[Start of Attachment]
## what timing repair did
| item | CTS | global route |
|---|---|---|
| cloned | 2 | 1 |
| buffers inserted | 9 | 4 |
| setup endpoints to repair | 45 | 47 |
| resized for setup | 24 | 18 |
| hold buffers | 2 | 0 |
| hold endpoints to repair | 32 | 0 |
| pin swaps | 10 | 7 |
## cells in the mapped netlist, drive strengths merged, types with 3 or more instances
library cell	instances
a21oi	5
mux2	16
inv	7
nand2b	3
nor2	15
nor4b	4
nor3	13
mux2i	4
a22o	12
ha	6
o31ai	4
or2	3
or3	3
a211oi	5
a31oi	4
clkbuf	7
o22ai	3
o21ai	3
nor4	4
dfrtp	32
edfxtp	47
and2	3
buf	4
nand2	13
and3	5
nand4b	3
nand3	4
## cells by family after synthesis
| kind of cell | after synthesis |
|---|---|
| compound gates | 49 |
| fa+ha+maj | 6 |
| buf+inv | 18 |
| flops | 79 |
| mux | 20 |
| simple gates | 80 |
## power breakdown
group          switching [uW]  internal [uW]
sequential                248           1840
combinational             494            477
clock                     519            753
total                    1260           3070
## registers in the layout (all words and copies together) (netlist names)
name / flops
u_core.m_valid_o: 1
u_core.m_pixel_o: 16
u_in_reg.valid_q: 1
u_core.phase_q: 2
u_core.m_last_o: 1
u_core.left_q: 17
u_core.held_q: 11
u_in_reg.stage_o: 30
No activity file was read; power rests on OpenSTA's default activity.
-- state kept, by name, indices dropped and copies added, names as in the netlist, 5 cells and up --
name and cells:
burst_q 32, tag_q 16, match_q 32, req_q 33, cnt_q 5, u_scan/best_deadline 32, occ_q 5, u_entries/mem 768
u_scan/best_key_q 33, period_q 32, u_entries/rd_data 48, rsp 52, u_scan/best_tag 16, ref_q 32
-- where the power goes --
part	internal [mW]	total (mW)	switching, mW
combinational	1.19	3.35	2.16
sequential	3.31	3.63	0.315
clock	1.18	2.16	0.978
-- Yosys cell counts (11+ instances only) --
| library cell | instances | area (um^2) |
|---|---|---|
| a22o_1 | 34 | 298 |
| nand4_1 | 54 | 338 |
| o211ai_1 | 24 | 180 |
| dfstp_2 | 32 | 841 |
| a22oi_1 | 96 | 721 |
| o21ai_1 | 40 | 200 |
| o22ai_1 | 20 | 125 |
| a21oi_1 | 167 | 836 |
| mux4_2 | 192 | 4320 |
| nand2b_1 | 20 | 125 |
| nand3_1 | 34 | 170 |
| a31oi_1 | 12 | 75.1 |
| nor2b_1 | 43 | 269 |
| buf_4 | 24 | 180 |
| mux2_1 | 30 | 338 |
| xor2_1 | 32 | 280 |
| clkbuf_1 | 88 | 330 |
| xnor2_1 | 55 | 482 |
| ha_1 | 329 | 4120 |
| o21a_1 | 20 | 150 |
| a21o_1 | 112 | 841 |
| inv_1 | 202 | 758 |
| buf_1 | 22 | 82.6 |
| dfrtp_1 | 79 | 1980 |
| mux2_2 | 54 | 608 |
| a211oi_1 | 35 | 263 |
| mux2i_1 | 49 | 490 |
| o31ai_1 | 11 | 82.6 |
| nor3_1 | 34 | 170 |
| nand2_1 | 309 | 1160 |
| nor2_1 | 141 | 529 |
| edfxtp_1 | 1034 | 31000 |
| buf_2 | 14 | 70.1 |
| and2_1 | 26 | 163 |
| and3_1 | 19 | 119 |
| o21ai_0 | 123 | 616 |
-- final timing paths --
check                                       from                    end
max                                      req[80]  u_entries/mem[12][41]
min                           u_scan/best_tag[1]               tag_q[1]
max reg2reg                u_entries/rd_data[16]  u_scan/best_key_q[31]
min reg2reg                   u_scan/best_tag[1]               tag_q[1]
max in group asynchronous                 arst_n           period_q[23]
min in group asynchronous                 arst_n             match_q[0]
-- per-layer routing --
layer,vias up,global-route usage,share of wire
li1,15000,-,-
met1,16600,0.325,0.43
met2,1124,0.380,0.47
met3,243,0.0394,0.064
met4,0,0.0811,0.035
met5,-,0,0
[End of Attachment]
[Start of Attachment]
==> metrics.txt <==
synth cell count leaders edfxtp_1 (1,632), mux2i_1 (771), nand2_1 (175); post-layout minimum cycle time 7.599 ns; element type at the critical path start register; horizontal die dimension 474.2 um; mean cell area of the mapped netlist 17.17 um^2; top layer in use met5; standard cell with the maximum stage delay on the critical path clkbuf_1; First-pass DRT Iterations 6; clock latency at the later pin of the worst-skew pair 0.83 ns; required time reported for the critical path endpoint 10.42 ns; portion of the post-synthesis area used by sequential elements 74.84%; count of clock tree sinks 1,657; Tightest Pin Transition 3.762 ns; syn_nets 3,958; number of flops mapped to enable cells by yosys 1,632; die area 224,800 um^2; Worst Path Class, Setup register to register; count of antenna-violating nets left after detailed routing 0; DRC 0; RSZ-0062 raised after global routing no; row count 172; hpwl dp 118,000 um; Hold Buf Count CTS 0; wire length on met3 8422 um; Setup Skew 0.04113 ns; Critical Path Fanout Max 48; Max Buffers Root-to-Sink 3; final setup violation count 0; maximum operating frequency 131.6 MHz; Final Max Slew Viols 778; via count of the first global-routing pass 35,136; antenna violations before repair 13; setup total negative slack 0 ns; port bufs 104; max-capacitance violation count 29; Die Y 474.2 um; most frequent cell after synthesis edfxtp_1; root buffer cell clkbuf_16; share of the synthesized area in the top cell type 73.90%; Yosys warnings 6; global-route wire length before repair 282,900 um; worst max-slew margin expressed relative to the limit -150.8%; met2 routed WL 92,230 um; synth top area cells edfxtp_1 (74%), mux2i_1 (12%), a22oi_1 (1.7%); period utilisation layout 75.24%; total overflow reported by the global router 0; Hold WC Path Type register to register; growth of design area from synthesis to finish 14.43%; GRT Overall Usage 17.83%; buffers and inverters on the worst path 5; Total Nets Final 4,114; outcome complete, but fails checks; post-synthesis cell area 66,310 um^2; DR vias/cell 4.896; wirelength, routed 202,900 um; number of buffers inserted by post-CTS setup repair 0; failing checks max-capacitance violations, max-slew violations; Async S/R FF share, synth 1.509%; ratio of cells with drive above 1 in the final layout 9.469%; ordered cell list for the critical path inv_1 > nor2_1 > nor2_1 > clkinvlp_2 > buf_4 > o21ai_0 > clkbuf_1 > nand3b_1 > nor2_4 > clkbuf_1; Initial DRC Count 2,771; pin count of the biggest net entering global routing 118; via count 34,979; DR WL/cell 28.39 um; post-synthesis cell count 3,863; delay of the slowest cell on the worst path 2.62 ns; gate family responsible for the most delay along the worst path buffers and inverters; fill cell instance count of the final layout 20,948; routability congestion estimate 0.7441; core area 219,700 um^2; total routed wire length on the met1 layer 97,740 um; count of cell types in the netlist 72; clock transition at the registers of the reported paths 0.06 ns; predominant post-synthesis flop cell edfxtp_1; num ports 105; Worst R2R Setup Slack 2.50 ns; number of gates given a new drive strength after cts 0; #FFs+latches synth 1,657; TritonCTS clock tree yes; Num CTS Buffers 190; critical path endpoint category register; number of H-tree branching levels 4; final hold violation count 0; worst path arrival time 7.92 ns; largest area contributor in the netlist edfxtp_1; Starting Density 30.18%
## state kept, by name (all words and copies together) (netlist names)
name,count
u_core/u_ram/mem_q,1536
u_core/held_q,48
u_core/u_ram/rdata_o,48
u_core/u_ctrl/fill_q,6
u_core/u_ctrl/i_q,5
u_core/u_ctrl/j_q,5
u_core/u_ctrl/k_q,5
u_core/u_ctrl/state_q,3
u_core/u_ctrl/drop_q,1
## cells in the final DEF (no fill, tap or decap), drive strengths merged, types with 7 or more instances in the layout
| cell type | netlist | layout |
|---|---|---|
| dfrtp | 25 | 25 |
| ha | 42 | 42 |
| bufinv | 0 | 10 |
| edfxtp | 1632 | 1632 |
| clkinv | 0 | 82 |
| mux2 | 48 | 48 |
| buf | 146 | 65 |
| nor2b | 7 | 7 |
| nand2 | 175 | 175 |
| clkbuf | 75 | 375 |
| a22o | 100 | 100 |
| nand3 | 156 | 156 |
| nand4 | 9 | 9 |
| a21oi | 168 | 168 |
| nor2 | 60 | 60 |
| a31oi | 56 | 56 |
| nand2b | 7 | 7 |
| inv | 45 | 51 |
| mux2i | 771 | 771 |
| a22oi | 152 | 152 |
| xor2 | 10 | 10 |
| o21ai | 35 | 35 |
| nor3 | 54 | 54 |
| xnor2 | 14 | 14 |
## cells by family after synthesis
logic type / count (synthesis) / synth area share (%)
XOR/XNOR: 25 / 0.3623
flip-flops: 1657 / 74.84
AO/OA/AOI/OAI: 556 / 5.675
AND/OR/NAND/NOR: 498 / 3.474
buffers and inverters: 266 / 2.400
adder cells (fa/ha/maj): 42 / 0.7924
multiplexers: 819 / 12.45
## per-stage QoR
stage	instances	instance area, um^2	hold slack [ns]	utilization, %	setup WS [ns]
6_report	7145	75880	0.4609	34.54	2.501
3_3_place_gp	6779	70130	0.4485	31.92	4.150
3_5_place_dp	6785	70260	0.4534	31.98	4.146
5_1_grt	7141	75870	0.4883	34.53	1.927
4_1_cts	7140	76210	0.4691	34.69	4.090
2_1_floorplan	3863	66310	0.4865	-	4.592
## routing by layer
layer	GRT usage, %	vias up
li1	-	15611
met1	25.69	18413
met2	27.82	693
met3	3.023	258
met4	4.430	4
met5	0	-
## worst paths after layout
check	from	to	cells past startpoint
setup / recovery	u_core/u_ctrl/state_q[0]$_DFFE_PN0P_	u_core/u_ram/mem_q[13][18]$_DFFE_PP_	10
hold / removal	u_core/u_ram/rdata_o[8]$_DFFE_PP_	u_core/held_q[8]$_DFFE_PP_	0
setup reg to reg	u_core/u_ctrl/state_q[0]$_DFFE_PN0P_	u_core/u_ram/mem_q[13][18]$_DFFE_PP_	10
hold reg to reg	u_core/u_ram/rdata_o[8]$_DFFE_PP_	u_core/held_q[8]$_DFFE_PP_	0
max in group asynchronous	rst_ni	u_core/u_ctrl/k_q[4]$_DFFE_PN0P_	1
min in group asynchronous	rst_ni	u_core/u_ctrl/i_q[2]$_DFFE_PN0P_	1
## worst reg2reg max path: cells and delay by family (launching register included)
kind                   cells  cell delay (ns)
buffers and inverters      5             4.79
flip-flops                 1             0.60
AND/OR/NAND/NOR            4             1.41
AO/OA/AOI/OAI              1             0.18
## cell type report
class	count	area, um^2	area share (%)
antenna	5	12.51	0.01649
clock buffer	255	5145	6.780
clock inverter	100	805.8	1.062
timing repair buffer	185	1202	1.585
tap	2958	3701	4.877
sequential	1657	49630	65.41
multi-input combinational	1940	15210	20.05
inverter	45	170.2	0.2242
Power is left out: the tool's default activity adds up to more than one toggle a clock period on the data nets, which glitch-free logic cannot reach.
[End of Attachment]
> _Your goal_
Whenever a line in the material contains the word "combinational", copy that line.

> _Exercise output_
combinational             494            477
combinational	1.19	3.35	2.16
multi-input combinational	1940	15210	20.05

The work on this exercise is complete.